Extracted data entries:
## src/rtl/vedic_pkg.sv

```systemverilog
// Shared helpers for the pipelined Vedic multiplier.
// Provides the width helpers used by vedic_mult_pipe and vedic_mult_core,
// and the legality check for WIDTH, which must be a power of 2 and at least 4.
package vedic_pkg;

   localparam int unsigned DEFAULT_WIDTH = 16;
   localparam int unsigned DEFAULT_TAG_W = 4;

   // Product width for a w-bit multiply.
   function automatic int unsigned prod_w(int unsigned w);
      return 2 * w;
   endfunction

   // Half-width used for the four partial products.
   function automatic int unsigned half_w(int unsigned w);
      return w / 2;
   endfunction

   // WIDTH legality: power of two and at least 4.
   function automatic bit width_ok(int unsigned w);
      return (w >= 4) && ((w & (w - 1)) == 0);
   endfunction

endpackage

```

## src/rtl/vedic_mult_core.sv

```systemverilog
// Combinational unsigned NxN -> 2N Vedic multiplier.
// Splits recursively into four N/2 cores plus an adder tree. The 2x2 base case
// is built from AND gates and half adders.
// Ports: a, b (N-bit operands), p (2N-bit product).
module vedic_mult_core
   import vedic_pkg::*;
#(
   parameter int unsigned N = 8
) (
   input  logic [N-1:0]   a,
   input  logic [N-1:0]   b,
   output logic [2*N-1:0] p
);

   if (N == 2) begin : g_base
      logic t0, t1, t2, t3, s1, c1, s2, c2;

      // Vertically-and-crosswise 2x2: two partial-product columns, two half adders.
      assign t0 = a[0] & b[0];
      assign t1 = a[1] & b[0];
      assign t2 = a[0] & b[1];
      assign t3 = a[1] & b[1];
      assign s1 = t1 ^ t2;
      assign c1 = t1 & t2;
      assign s2 = t3 ^ c1;
      assign c2 = t3 & c1;
      assign p  = {c2, s2, s1, t0};
   end else begin : g_split
      localparam int unsigned H = half_w(N);

      logic [N-1:0] ll, hl, lh, hh;

      vedic_mult_core #(.N(H)) u_ll (.a(a[H-1:0]), .b(b[H-1:0]), .p(ll));
      vedic_mult_core #(.N(H)) u_hl (.a(a[N-1:H]), .b(b[H-1:0]), .p(hl));
      vedic_mult_core #(.N(H)) u_lh (.a(a[H-1:0]), .b(b[N-1:H]), .p(lh));
      vedic_mult_core #(.N(H)) u_hh (.a(a[N-1:H]), .b(b[N-1:H]), .p(hh));

      // Adder tree in full 2N width so no carry is lost.
      assign p = {N'(0), ll}
               + {H'(0), hl, H'(0)}
               + {H'(0), lh, H'(0)}
               + {hh, N'(0)};
   end

endmodule

```

## src/rtl/vedic_mult_pipe.sv

```systemverilog
// Three-stage pipelined signed/unsigned multiplier with valid/ready streams.
// S1 captures sign-stripped magnitudes, S2 holds four half-width Vedic partial
// products, and S3 registers the summed and sign-restored product.
// Ports: clk, rst_n; in_valid/in_ready/in_a/in_b/in_signed/in_tag (operand
// stream); out_valid/out_ready/out_p/out_tag (result stream); busy (any stage
// holds a valid beat).
module vedic_mult_pipe
   import vedic_pkg::*;
#(
   parameter int unsigned WIDTH = DEFAULT_WIDTH,
   parameter int unsigned TAG_W = DEFAULT_TAG_W
) (
   input  logic                  clk,
   input  logic                  rst_n,
   input  logic                  in_valid,
   output logic                  in_ready,
   input  logic [WIDTH-1:0]      in_a,
   input  logic [WIDTH-1:0]      in_b,
   input  logic                  in_signed,
   input  logic [TAG_W-1:0]      in_tag,
   output logic                  out_valid,
   input  logic                  out_ready,
   output logic [2*WIDTH-1:0]    out_p,
   output logic [TAG_W-1:0]      out_tag,
   output logic                  busy
);

   localparam int unsigned HALF = half_w(WIDTH);
   localparam int unsigned PW   = prod_w(WIDTH);

   if (!width_ok(WIDTH)) begin : g_bad_width
      $error("vedic_mult_pipe: WIDTH must be a power of 2 and at least 4");
   end

   logic             en;
   logic [WIDTH-1:0] a_mag, b_mag;
   logic             neg;

   logic             s1_valid, s1_neg;
   logic [WIDTH-1:0] s1_a, s1_b;
   logic [TAG_W-1:0] s1_tag;

   logic             s2_valid, s2_neg;
   logic [WIDTH-1:0] s2_ll, s2_hl, s2_lh, s2_hh;
   logic [TAG_W-1:0] s2_tag;

   logic [WIDTH-1:0] ll, hl, lh, hh;
   logic [PW-1:0]    mag, prod;

   // Whole pipeline moves together; it stalls only when a result is held.
   assign en       = !out_valid || out_ready;
   assign in_ready = en;
   assign busy     = s1_valid || s2_valid || out_valid;

   // Sign stripping; the most negative value maps to 2^(WIDTH-1), which fits unsigned.
   always_comb begin
      a_mag = in_a;
      b_mag = in_b;
      neg   = 1'b0;
      if (in_signed) begin
         if (in_a[WIDTH-1]) a_mag = ~in_a + WIDTH'(1);
         if (in_b[WIDTH-1]) b_mag = ~in_b + WIDTH'(1);
         neg = in_a[WIDTH-1] ^ in_b[WIDTH-1];
      end
   end

   vedic_mult_core #(.N(HALF)) u_ll (.a(s1_a[HALF-1:0]),     .b(s1_b[HALF-1:0]),     .p(ll));
   vedic_mult_core #(.N(HALF)) u_hl (.a(s1_a[WIDTH-1:HALF]), .b(s1_b[HALF-1:0]),     .p(hl));
   vedic_mult_core #(.N(HALF)) u_lh (.a(s1_a[HALF-1:0]),     .b(s1_b[WIDTH-1:HALF]), .p(lh));
   vedic_mult_core #(.N(HALF)) u_hh (.a(s1_a[WIDTH-1:HALF]), .b(s1_b[WIDTH-1:HALF]), .p(hh));

   // Final recombination and sign restore; a zero magnitude stays zero when negated.
   always_comb begin
      mag  = PW'(s2_ll) + (PW'(s2_hl) << HALF) + (PW'(s2_lh) << HALF) + (PW'(s2_hh) << WIDTH);
      prod = s2_neg ? (~mag + PW'(1)) : mag;
   end

   // S1: operand capture. Data registers load only for valid beats.
   always_ff @(posedge clk or negedge rst_n) begin
      if (!rst_n) begin
         s1_valid <= 1'b0;
         s1_neg   <= 1'b0;
         s1_a     <= '0;
         s1_b     <= '0;
         s1_tag   <= '0;
      end else if (en) begin
         s1_valid <= in_valid;
         if (in_valid) begin
            s1_neg <= neg;
            s1_a   <= a_mag;
            s1_b   <= b_mag;
            s1_tag <= in_tag;
         end
      end
   end

   // S2: partial products.
   always_ff @(posedge clk or negedge rst_n) begin
      if (!rst_n) begin
         s2_valid <= 1'b0;
         s2_neg   <= 1'b0;
         s2_ll    <= '0;
         s2_hl    <= '0;
         s2_lh    <= '0;
         s2_hh    <= '0;
         s2_tag   <= '0;
      end else if (en) begin
         s2_valid <= s1_valid;
         if (s1_valid) begin
            s2_neg <= s1_neg;
            s2_ll  <= ll;
            s2_hl  <= hl;
            s2_lh  <= lh;
            s2_hh  <= hh;
            s2_tag <= s1_tag;
         end
      end
   end

   // S3: output register; holds steady under backpressure and across bubbles.
   always_ff @(posedge clk or negedge rst_n) begin
      if (!rst_n) begin
         out_valid <= 1'b0;
         out_p     <= '0;
         out_tag   <= '0;
      end else if (en) begin
         out_valid <= s2_valid;
         if (s2_valid) begin
            out_p   <= prod;
            out_tag <= s2_tag;
         end
      end
   end

endmodule
```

Aim of the exercise:
Each record must be reproduced exactly, with nothing missing.

Exercise output:
## src/rtl/vedic_pkg.sv

```systemverilog
// Shared helpers for the pipelined Vedic multiplier.
// Provides the width helpers used by vedic_mult_pipe and vedic_mult_core,
// and the legality check for WIDTH, which must be a power of 2 and at least 4.
package vedic_pkg;

   localparam int unsigned DEFAULT_WIDTH = 16;
   localparam int unsigned DEFAULT_TAG_W = 4;

   // Product width for a w-bit multiply.
   function automatic int unsigned prod_w(int unsigned w);
      return 2 * w;
   endfunction

   // Half-width used for the four partial products.
   function automatic int unsigned half_w(int unsigned w);
      return w / 2;
   endfunction

   // WIDTH legality: power of two and at least 4.
   function automatic bit width_ok(int unsigned w);
      return (w >= 4) && ((w & (w - 1)) == 0);
   endfunction

endpackage

```

## src/rtl/vedic_mult_core.sv

```systemverilog
// Combinational unsigned NxN -> 2N Vedic multiplier.
// Splits recursively into four N/2 cores plus an adder tree. The 2x2 base case
// is built from AND gates and half adders.
// Ports: a, b (N-bit operands), p (2N-bit product).
module vedic_mult_core
   import vedic_pkg::*;
#(
   parameter int unsigned N = 8
) (
   input  logic [N-1:0]   a,
   input  logic [N-1:0]   b,
   output logic [2*N-1:0] p
);

   if (N == 2) begin : g_base
      logic t0, t1, t2, t3, s1, c1, s2, c2;

      // Vertically-and-crosswise 2x2: two partial-product columns, two half adders.
      assign t0 = a[0] & b[0];
      assign t1 = a[1] & b[0];
      assign t2 = a[0] & b[1];
      assign t3 = a[1] & b[1];
      assign s1 = t1 ^ t2;
      assign c1 = t1 & t2;
      assign s2 = t3 ^ c1;
      assign c2 = t3 & c1;
      assign p  = {c2, s2, s1, t0};
   end else begin : g_split
      localparam int unsigned H = half_w(N);

      logic [N-1:0] ll, hl, lh, hh;

      vedic_mult_core #(.N(H)) u_ll (.a(a[H-1:0]), .b(b[H-1:0]), .p(ll));
      vedic_mult_core #(.N(H)) u_hl (.a(a[N-1:H]), .b(b[H-1:0]), .p(hl));
      vedic_mult_core #(.N(H)) u_lh (.a(a[H-1:0]), .b(b[N-1:H]), .p(lh));
      vedic_mult_core #(.N(H)) u_hh (.a(a[N-1:H]), .b(b[N-1:H]), .p(hh));

      // Adder tree in full 2N width so no carry is lost.
      assign p = {N'(0), ll}
               + {H'(0), hl, H'(0)}
               + {H'(0), lh, H'(0)}
               + {hh, N'(0)};
   end

endmodule

```

## src/rtl/vedic_mult_pipe.sv

```systemverilog
// Three-stage pipelined signed/unsigned multiplier with valid/ready streams.
// S1 captures sign-stripped magnitudes, S2 holds four half-width Vedic partial
// products, and S3 registers the summed and sign-restored product.
// Ports: clk, rst_n; in_valid/in_ready/in_a/in_b/in_signed/in_tag (operand
// stream); out_valid/out_ready/out_p/out_tag (result stream); busy (any stage
// holds a valid beat).
module vedic_mult_pipe
   import vedic_pkg::*;
#(
   parameter int unsigned WIDTH = DEFAULT_WIDTH,
   parameter int unsigned TAG_W = DEFAULT_TAG_W
) (
   input  logic                  clk,
   input  logic                  rst_n,
   input  logic                  in_valid,
   output logic                  in_ready,
   input  logic [WIDTH-1:0]      in_a,
   input  logic [WIDTH-1:0]      in_b,
   input  logic                  in_signed,
   input  logic [TAG_W-1:0]      in_tag,
   output logic                  out_valid,
   input  logic                  out_ready,
   output logic [2*WIDTH-1:0]    out_p,
   output logic [TAG_W-1:0]      out_tag,
   output logic                  busy
);

   localparam int unsigned HALF = half_w(WIDTH);
   localparam int unsigned PW   = prod_w(WIDTH);

   if (!width_ok(WIDTH)) begin : g_bad_width
      $error("vedic_mult_pipe: WIDTH must be a power of 2 and at least 4");
   end

   logic             en;
   logic [WIDTH-1:0] a_mag, b_mag;
   logic             neg;

   logic             s1_valid, s1_neg;
   logic [WIDTH-1:0] s1_a, s1_b;
   logic [TAG_W-1:0] s1_tag;

   logic             s2_valid, s2_neg;
   logic [WIDTH-1:0] s2_ll, s2_hl, s2_lh, s2_hh;
   logic [TAG_W-1:0] s2_tag;

   logic [WIDTH-1:0] ll, hl, lh, hh;
   logic [PW-1:0]    mag, prod;

   // Whole pipeline moves together; it stalls only when a result is held.
   assign en       = !out_valid || out_ready;
   assign in_ready = en;
   assign busy     = s1_valid || s2_valid || out_valid;

   // Sign stripping; the most negative value maps to 2^(WIDTH-1), which fits unsigned.
   always_comb begin
      a_mag = in_a;
      b_mag = in_b;
      neg   = 1'b0;
      if (in_signed) begin
         if (in_a[WIDTH-1]) a_mag = ~in_a + WIDTH'(1);
         if (in_b[WIDTH-1]) b_mag = ~in_b + WIDTH'(1);
         neg = in_a[WIDTH-1] ^ in_b[WIDTH-1];
      end
   end

   vedic_mult_core #(.N(HALF)) u_ll (.a(s1_a[HALF-1:0]),     .b(s1_b[HALF-1:0]),     .p(ll));
   vedic_mult_core #(.N(HALF)) u_hl (.a(s1_a[WIDTH-1:HALF]), .b(s1_b[HALF-1:0]),     .p(hl));
   vedic_mult_core #(.N(HALF)) u_lh (.a(s1_a[HALF-1:0]),     .b(s1_b[WIDTH-1:HALF]), .p(lh));
   vedic_mult_core #(.N(HALF)) u_hh (.a(s1_a[WIDTH-1:HALF]), .b(s1_b[WIDTH-1:HALF]), .p(hh));

   // Final recombination and sign restore; a zero magnitude stays zero when negated.
   always_comb begin
      mag  = PW'(s2_ll) + (PW'(s2_hl) << HALF) + (PW'(s2_lh) << HALF) + (PW'(s2_hh) << WIDTH);
      prod = s2_neg ? (~mag + PW'(1)) : mag;
   end

   // S1: operand capture. Data registers load only for valid beats.
   always_ff @(posedge clk or negedge rst_n) begin
      if (!rst_n) begin
         s1_valid <= 1'b0;
         s1_neg   <= 1'b0;
         s1_a     <= '0;
         s1_b     <= '0;
         s1_tag   <= '0;
      end else if (en) begin
         s1_valid <= in_valid;
         if (in_valid) begin
            s1_neg <= neg;
            s1_a   <= a_mag;
            s1_b   <= b_mag;
            s1_tag <= in_tag;
         end
      end
   end

   // S2: partial products.
   always_ff @(posedge clk or negedge rst_n) begin
      if (!rst_n) begin
         s2_valid <= 1'b0;
         s2_neg   <= 1'b0;
         s2_ll    <= '0;
         s2_hl    <= '0;
         s2_lh    <= '0;
         s2_hh    <= '0;
         s2_tag   <= '0;
      end else if (en) begin
         s2_valid <= s1_valid;
         if (s1_valid) begin
            s2_neg <= s1_neg;
            s2_ll  <= ll;
            s2_hl  <= hl;
            s2_lh  <= lh;
            s2_hh  <= hh;
            s2_tag <= s1_tag;
         end
      end
   end

   // S3: output register; holds steady under backpressure and across bubbles.
   always_ff @(posedge clk or negedge rst_n) begin
      if (!rst_n) begin
         out_valid <= 1'b0;
         out_p     <= '0;
         out_tag   <= '0;
      end else if (en) begin
         out_valid <= s2_valid;
         if (s2_valid) begin
            out_p   <= prod;
            out_tag <= s2_tag;
         end
      end
   end

endmodule
```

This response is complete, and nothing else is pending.